Being a poet, and writing poetry, requires that one be capable of touching the taut, electric rope that connects the valleys and hills of Earth with the horizons and vastness of sky and space, and that one do so without recoiling from the pain or being overwhelmed by the view. And while any man or woman has the inborn physiology, mental as well as physical, to climb that rope, few do so; for the bliss and terror one feels upon that invisible ladder is incomprehensible and perhaps intolerable without the protection of art. Indeed, it is unclear to me whether it is possible to fully nourish the immensity of being alive without transmogrifying the experience into poetry, literature, music, painting, photography, etc.—or, at the very least, without immersing oneself in great art.
But there’s another challenge, too: ascending the heights of experience doesn’t negate the reality of having a body, a life—things to do, money to earn, places to be. This leaves me suspended between two worlds that are, to an extent, irreconcilable: one that is hard to look at for its intensity, the other that is hard to look away from for its fierce insistence on the here and now, the traffic and pollution, the hustle and bustle. Both are compelling, if for different reasons, and both have the potential to engulf me. The poetic and the prosaic, the lofty and the pedestrian, may be two sides of the same coin, but in experiencing one I am challenged to see, remember, or even think of the other.
The saying “all good things in moderation” is refuted by poets like Anne Sexton, who said that “Saints have no moderation, nor do poets, just exuberance.” Perhaps because as a society we do not, in the ordinary course of business, know how to handle such exuberance, we hide it behind the stained-glass windows of Churches, in the musty air of libraries, and in the cold marble halls of government. This exuberance poses a threat to despots, bigots, and those who favor war over peace and prosperity. As Percy Shelley wrote, “Poets are the unacknowledged legislators of the world,”—unacknowledged because, were we to be given free reign, we would destroy the edifices of injustice and replace them with the open land of love, peace, and the freedom to experience the panoply of human emotion, from bliss to anguish.

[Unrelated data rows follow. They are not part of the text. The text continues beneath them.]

`config.mk`:
```
export PLATFORM = sky130hd
export DESIGN_NAME = pf_div
export DESIGN_NICKNAME = d
export VERILOG_FILES = /design/src/rtl/pf_pkg.sv /design/src/rtl/pf_div.sv
export SDC_FILE = /design/constraint.sdc
export NUM_CORES = 2
export LEC_CHECK = 0
export ABC_CLOCK_PERIOD_IN_PS = 4700
export BUFFER_PORTS_ARGS = -buffer_cell sky130_fd_sc_hd__buf_4
export CAP_MARGIN = 20
export CORE_MARGIN = 5
export CORE_UTILIZATION = 45
export CTS_CLUSTER_SIZE = 30
export DETAILED_ROUTE_END_ITERATION = 8
export HOLD_SLACK_MARGIN = 0.1
export PLACE_DENSITY = 0.63
export SLEW_MARGIN = 40
export SYNTH_ARGS = -nofsm -noshare
export SYNTH_HDL_FRONTEND = slang
export SYNTH_SLANG_ARGS = --single-unit
```
`constraint.sdc`:
```
create_clock -name clock -period 4.7 [get_ports clock]
set_input_delay 0.235 -clock clock [delete_from_list [all_inputs] [get_ports clock]]
set_output_delay 0.235 -clock clock [all_outputs]
set_load 0.03 [all_outputs]
```
`src/rtl/pf_pkg.sv`:
```
`default_nettype none
package pf_pkg;

   // pixel width and fixed field widths
   localparam int COORD_WIDTH = 16;
   localparam int PT_W   = 16;                 // Q8.8 point coordinate
   localparam int CF_W   = 16;                 // one matrix coefficient
   localparam int PROD_W = 2 * CF_W;           // point times extrinsic coefficient
   localparam int H_W    = 34;                 // transform sum h0..h3
   localparam int KP_W   = H_W + CF_W;         // h times intrinsic coefficient
   localparam int K_W    = KP_W + 1;           // intrinsic sum U, V, D
   localparam int NUM_W  = K_W + 1;            // twice the magnitude of U or V
   localparam int DEN_W  = K_W;                // magnitude of D
   localparam int NEAR_W = K_W + 4;            // 10*D and 16*w
   localparam int NSTEP  = COORD_WIDTH + 1;    // quotient bits of floor(2|n|/|d|)
   localparam int CMP_W  = DEN_W + NSTEP + 1;  // divider compare width
   localparam int DIV_LAT = NSTEP + 2;         // overflow stage, steps, round stage
   localparam int BOX_W  = ((COORD_WIDTH > 17) ? COORD_WIDTH : 17) + 1;
   localparam int XF_LAT = 2;
   localparam int IN_LAT = 3;
   localparam int PIPE_LAT = XF_LAT + IN_LAT + DIV_LAT;
   localparam int REQ_W  = 3 * PT_W;
   localparam int RSP_BITS = 3 + 2 * COORD_WIDTH + 3 * PT_W;
   localparam int RSP_W  = ((RSP_BITS + 7) / 8) * 8;

   typedef logic signed [PT_W-1:0]        coord_type;
   typedef logic signed [CF_W-1:0]        coef_type;
   typedef logic signed [H_W-1:0]         hval_type;
   typedef logic signed [COORD_WIDTH-1:0] pix_type;

   typedef enum logic [2:0] {
      V_INSIDE  = 3'd0,
      V_BEHIND  = 3'd1,
      V_ZERO_W  = 3'd2,
      V_NEAR    = 3'd3,
      V_OUTSIDE = 3'd4
   } verdict_type;

   typedef enum logic [2:0] {
      CSR_EXT0  = 3'd0,
      CSR_EXT1  = 3'd1,
      CSR_EXT2  = 3'd2,
      CSR_EXT3  = 3'd3,
      CSR_INT0  = 3'd4,
      CSR_INT1  = 3'd5,
      CSR_INT2  = 3'd6,
      CSR_BOX   = 3'd7
   } csr_index_type;

   // divider operands and early flags from the intrinsic stage
   typedef struct packed {
      logic [NUM_W-1:0] num_u;
      logic [NUM_W-1:0] num_v;
      logic [DEN_W-1:0] den;
      logic             neg_u;
      logic             neg_v;
      logic             dz;
      logic             near;
      logic             zero_w;
   } prep_type;

   typedef struct packed {
      logic      behind;
      logic      zero_w;
      logic      near;
      coord_type x;
      coord_type y;
      coord_type z;
   } side_type;

endpackage
`default_nettype wire

```
`src/rtl/pf_div.sv`:
```
`default_nettype none
module pf_div (
   input  logic                       clock,
   input  logic                       en,
   input  logic [pf_pkg::NUM_W-1:0]   num,
   input  logic [pf_pkg::DEN_W-1:0]   den,
   input  logic                       neg,
   input  logic                       zero,
   output pf_pkg::pix_type            pix
);
   import pf_pkg::*;

   // stage 0 tests overflow, stage s resolves quotient bit NSTEP-s
   logic [NUM_W-1:0] r_ff [NSTEP+1];
   logic [NUM_W-1:0] r_in [NSTEP+1];
   logic [NSTEP-1:0] t_ff [NSTEP+1];
   logic [NSTEP-1:0] t_in [NSTEP+1];
   logic [DEN_W-1:0] d_ff [NSTEP+1];
   logic             neg_ff [NSTEP+1];
   logic             zero_ff [NSTEP+1];
   logic             ovf_ff [NSTEP+1];
   logic             ovf0_in;
   pix_type          pix_ff;
   pix_type          pix_in;

   assign ovf0_in = CMP_W'(num) >= (CMP_W'(den) << NSTEP);

   always_comb begin
      logic [CMP_W-1:0] cmp;
      r_in[0] = num;
      t_in[0] = '0;
      for (int s = 1; s <= NSTEP; s++) begin
         cmp = CMP_W'(d_ff[s-1]) << (NSTEP - s);
         if (CMP_W'(r_ff[s-1]) >= cmp) begin
            r_in[s] = NUM_W'(CMP_W'(r_ff[s-1]) - cmp);
            t_in[s] = t_ff[s-1] | (NSTEP'(1) << (NSTEP - s));
         end else begin
            r_in[s] = r_ff[s-1];
            t_in[s] = t_ff[s-1];
         end
      end
   end

   // round half away from zero, then clamp to the signed pixel range
   always_comb begin
      logic [NSTEP:0] q;
      logic [NSTEP:0] lim;
      logic [NSTEP:0] sat;
      q   = ((NSTEP+1)'(t_ff[NSTEP]) + (NSTEP+1)'(1)) >> 1;
      lim = neg_ff[NSTEP] ? ((NSTEP+1)'(1) << (COORD_WIDTH - 1))
                          : ((NSTEP+1)'(1) << (COORD_WIDTH - 1)) - (NSTEP+1)'(1);
      sat = (ovf_ff[NSTEP] || (q > lim)) ? lim : q;
      if (zero_ff[NSTEP]) begin
         pix_in = '0;
      end else if (neg_ff[NSTEP]) begin
         pix_in = -$signed(sat[COORD_WIDTH-1:0]);
      end else begin
         pix_in = $signed(sat[COORD_WIDTH-1:0]);
      end
   end

   always_ff @(posedge clock) begin
      if (en) begin
         r_ff[0]    <= r_in[0];
         t_ff[0]    <= t_in[0];
         d_ff[0]    <= den;
         neg_ff[0]  <= neg;
         zero_ff[0] <= zero;
         ovf_ff[0]  <= ovf0_in;
         for (int s = 1; s <= NSTEP; s++) begin
            r_ff[s]    <= r_in[s];
            t_ff[s]    <= t_in[s];
            d_ff[s]    <= d_ff[s-1];
            neg_ff[s]  <= neg_ff[s-1];
            zero_ff[s] <= zero_ff[s-1];
            ovf_ff[s]  <= ovf_ff[s-1];
         end
         pix_ff <= pix_in;
      end
   end

   assign pix = pix_ff;

endmodule
`default_nettype wire

```
==> results.sh <==
export IMPL_outcome="completed"
export IMPL_tightest_slew_ps=846
export IMPL_final_core_util_pct=51.4
export IMPL_cp_arrival_ps=5120
export IMPL_setup_violations=0
export IMPL_grt_max_degree=173
export IMPL_hold_viol_final=0
export IMPL_syn_inst=9542
export IMPL_ys_ff_latch=1974
export IMPL_die_area_um2=253000
export IMPL_worstSkewPairLatency_ps=850
export IMPL_synth_area_um2=109000
export IMPL_clock_path_buffers=3
export IMPL_ys_warn_count=0
export IMPL_rows=181
export IMPL_crit_type="reg2reg"
export IMPL_cp_startpoint="r_ff[9][8]$_DFFE_PP_"
export IMPL_vdd_ir_drop_max_mv=0.323
export IMPL_cts_buffers=212
export IMPL_core_area_um2=243000
export IMPL_via_per_inst=5.35
export IMPL_die_h_um=503
export IMPL_drt_wl_total_um=247000
export IMPL_num_vias=72300
export IMPL_fillCellCount=20600
export IMPL_clock_sinks=1974
export IMPL_areaGrowthSynthToFinish_pct=14.1
export IMPL_worst_slack_ps=151
export IMPL_cap_violations=0
export IMPL_htreeDepth=4
export IMPL_cp_cell_sequence="ha_1 -> nor2b_1 -> o31ai_1 -> a2111oi_4 -> o21ai_1 -> a21oi_1 -> o21ai_1 -> a2111oi_1 -> nor3_1 -> o31ai_1 -> a31oi_1 -> or4_2 -> buf_12 -> mux2_1"
export IMPL_first_global_vias=74800
export IMPL_avgSynthCellArea_um2=11.5
export IMPL_wl_per_cell_um=18.3
export IMPL_path_clk_slew_ps=60
export IMPL_ant_nets=0
export IMPL_crit_buf_inv=1
export IMPL_grt_setup_unrepaired="false"
export IMPL_die_x_um=503
export IMPL_port_buffers=122
export IMPL_grt_overflow=0
export IMPL_cp_end_kind="flip-flop"
export IMPL_drive_gt1_share_pct=9.08
export IMPL_r2r_start="r_ff[9][8]$_DFFE_PP_"
export IMPL_cpPeakStageDelay_ps=600
export IMPL_ys_flop_type="edfxtp_1"
export IMPL_async_flop_share_pct=0
export IMPL_cts_tree="yes"
export IMPL_ys_seq_area_share_pct=54.2
export IMPL_drc=0
export IMPL_start_kind="flip-flop"
export IMPL_slew_violations=0
export IMPL_total_power_mw=45.8
export IMPL_dp_slack_ps=64.7
export IMPL_syn_num_nets=10500
export IMPL_drt_iter0_markers=3657
export IMPL_root_buffer="clkbuf_16"
export IMPL_grt_util_all_layers_pct=19.3
export IMPL_worstHoldStart="t_ff[13][12]$_DFFE_PP_"
export IMPL_slowest_stage="or4_2"
export IMPL_cp_max_fo=46
export IMPL_final_setup_skew_ps=30.9
export IMPL_cp_top_family="compound AO/OA/AOI/OAI gates"
export IMPL_io_pins=123
export IMPL_leakage_nw=52.0
export IMPL_slew_headroom_pct=43.0
export IMPL_min_path_type="reg2reg"
export IMPL_cp_required_ps=5270
export IMPL_fmax_ghz=0.220
export IMPL_finalCritPeriodShare_pct=96.8
export IMPL_antenna_found_initial=4
export IMPL_dp_hpwl_um=191000
export IMPL_finalNetCount=11000
export IMPL_synth_distinct_cells=93
export IMPL_fin_crit_ps=4550
export IMPL_start_util_pct=45.1
export IMPL_firstDrtPassIters=6
export IMPL_powerDensity_nw_per_um2=367
export IMPL_routabilityCongestion=0.964
export IMPL_grt_pass1_wl_um=391000
export IMPL_synth_edff_count=1974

I have known this exuberance from time to time, have seen how it is a fire that glows as well as burns, and understand the predilection for steering clear of it. He or she who feels the deepest reaches of the cold, mysterious cosmos in the innards of their bowels is unlikely to be productive in the sense that modern society demands: the poet is not a good worker, does not contribute to society the things society needs to maintain the status quo. When I turn toward the mystical, by which I mean the foaming place where the experience of gods and humans collide in violent, beautiful storm, I become a battering ram that shatters the illusion that one can be constrained by the laws of man or of nature.
Unfortunately, shattering illusions leaves behind jagged, sharp debris in its wake—the detritus of fear and uncertainty—and I can’t help but be stabbed repeatedly as the wind of my soul stirs up everything around me. Dripping blood, wracked by pain, I begin to tremble. Falling, I frantically seek something to grab onto, only to find that, having forsaken drudgery, it is my lot to fall as much as it is to rise. Would that I were capable of choosing between the simple and the hard, I likely would follow the water’s path of least resistance; but I am drawn to the infinite with a kind of primordial compunction, the same one that leads all living things to procreate, to perpetuate themselves. In reading, in writing, in loving, in fighting for justice, I am willing to die, to forego perpetuating myself, on the off chance that the totality of my life will tinge the world with a color so alluring it leads masses of people to make a pilgrimage to bathe in it.
I am flesh and I am mind, and I am that which the two produce: semen, sonnets, searing dreams and salacious acts. But there’s something else, a secret I will share with you because you have gotten this far without looking away from me. It is not enough for me to be a poet, to “leave behind [me] footprints on the sands of time.” I do not wish to dwell with the gods too long—in the land where death exists only as a memory—even though that is where I am most at home. No, I want more, always more: to wield my passion like a cudgel with which to destroy injustice. I cannot replace the institutions of humanity with those of the gods of mythology (no one can handle that much chaos, that much fire), but I can infuse these institutions with a light bright enough to empower people to realize their own potential for a love more pure, a joy more powerful, a sadness more redeeming.
So here I am, man and god, poet and puritan, monk and lover. I am drunk with love and hungover, head ablaze, at the same time. I am a sun shower; I live in contradiction and in clarity. I am a crystal-clear lake full of sand that is one breath away from making everything murky. Sometimes I hold my breath, and sometimes I exhale like the mistral. I have nothing to offer the world but my absolute freedom, a freedom that allows me to dare to dream up the beautiful and then labor to bring it to fruition.
Let this, then, be the course of my life: the jagged trail that goes from valley to mountaintop and back to valley again. I shall not turn away from whatever I find along the way; I shall not avoid the infinite, but neither shall I hesitate to die when, in dying, my unimaginable love will be let loose like a glorious plague upon the planet.